■ **Task objective**
What is the number of lines in this listing that include the string "constraint"? Answer with that number by itself.

[[ Input data open ]]

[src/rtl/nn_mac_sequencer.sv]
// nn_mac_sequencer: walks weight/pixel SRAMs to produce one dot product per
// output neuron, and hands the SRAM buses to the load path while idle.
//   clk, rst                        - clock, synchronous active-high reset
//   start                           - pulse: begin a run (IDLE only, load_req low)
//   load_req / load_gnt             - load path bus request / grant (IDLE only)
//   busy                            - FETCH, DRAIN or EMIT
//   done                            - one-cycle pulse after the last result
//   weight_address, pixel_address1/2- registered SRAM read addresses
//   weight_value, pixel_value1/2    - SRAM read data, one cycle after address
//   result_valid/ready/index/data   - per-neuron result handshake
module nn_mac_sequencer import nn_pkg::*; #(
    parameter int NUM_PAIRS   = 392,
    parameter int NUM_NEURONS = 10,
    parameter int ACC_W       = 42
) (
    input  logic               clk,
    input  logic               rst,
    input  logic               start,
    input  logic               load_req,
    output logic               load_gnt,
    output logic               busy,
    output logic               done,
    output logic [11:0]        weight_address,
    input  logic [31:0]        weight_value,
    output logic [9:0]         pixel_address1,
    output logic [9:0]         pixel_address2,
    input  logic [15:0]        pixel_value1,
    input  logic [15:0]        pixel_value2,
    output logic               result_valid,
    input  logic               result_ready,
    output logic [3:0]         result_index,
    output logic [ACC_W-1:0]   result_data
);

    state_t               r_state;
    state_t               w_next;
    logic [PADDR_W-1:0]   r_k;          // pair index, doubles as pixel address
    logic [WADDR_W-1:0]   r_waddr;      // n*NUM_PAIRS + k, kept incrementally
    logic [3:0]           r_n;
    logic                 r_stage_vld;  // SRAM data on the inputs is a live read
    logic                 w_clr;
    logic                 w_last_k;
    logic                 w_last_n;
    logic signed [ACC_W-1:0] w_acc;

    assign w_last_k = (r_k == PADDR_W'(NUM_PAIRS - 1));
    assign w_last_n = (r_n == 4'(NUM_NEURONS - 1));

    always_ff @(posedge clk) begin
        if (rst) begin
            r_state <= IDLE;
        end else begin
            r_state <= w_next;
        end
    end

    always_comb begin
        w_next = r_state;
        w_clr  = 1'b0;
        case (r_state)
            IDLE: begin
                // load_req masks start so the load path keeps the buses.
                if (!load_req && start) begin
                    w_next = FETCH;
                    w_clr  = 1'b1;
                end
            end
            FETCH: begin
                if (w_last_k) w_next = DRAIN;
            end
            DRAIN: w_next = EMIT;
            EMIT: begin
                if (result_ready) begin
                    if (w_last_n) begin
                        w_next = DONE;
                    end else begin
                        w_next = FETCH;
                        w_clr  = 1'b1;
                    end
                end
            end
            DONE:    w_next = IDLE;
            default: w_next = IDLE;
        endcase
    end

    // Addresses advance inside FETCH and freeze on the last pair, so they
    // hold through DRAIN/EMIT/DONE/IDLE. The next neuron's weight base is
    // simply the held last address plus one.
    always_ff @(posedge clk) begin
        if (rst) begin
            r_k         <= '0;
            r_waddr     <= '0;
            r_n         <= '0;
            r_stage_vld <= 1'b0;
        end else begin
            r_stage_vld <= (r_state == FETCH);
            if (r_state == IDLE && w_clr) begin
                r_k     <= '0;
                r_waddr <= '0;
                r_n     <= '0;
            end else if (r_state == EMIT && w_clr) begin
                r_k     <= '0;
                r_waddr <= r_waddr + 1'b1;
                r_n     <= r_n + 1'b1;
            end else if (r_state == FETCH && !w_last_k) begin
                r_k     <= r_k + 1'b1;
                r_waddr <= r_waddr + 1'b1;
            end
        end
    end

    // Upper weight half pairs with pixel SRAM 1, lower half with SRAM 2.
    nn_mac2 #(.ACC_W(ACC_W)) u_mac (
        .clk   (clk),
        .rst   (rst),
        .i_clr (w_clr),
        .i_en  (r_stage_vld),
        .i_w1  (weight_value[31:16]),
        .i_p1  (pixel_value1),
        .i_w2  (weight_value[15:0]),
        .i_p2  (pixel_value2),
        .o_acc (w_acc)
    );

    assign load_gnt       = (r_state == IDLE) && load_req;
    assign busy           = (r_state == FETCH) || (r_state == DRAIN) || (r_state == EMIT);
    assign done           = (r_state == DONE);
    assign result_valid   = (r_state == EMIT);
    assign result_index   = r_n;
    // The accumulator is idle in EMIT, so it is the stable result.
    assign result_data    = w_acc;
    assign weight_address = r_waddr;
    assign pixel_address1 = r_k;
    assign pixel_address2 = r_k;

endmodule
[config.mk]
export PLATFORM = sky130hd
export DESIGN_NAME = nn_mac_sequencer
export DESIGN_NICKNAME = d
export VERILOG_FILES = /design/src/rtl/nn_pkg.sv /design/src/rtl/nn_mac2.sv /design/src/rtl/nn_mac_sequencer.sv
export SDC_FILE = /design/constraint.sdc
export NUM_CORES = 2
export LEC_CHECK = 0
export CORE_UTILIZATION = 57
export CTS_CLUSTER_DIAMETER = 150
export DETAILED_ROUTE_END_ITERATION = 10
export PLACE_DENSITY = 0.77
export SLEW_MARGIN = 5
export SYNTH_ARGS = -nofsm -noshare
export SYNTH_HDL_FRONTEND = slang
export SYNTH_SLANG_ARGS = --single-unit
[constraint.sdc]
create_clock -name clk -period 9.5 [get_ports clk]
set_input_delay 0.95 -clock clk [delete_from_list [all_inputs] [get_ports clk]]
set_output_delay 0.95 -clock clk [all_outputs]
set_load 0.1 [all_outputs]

[[ Input data closed ]]

■ **Answer to the problem**
2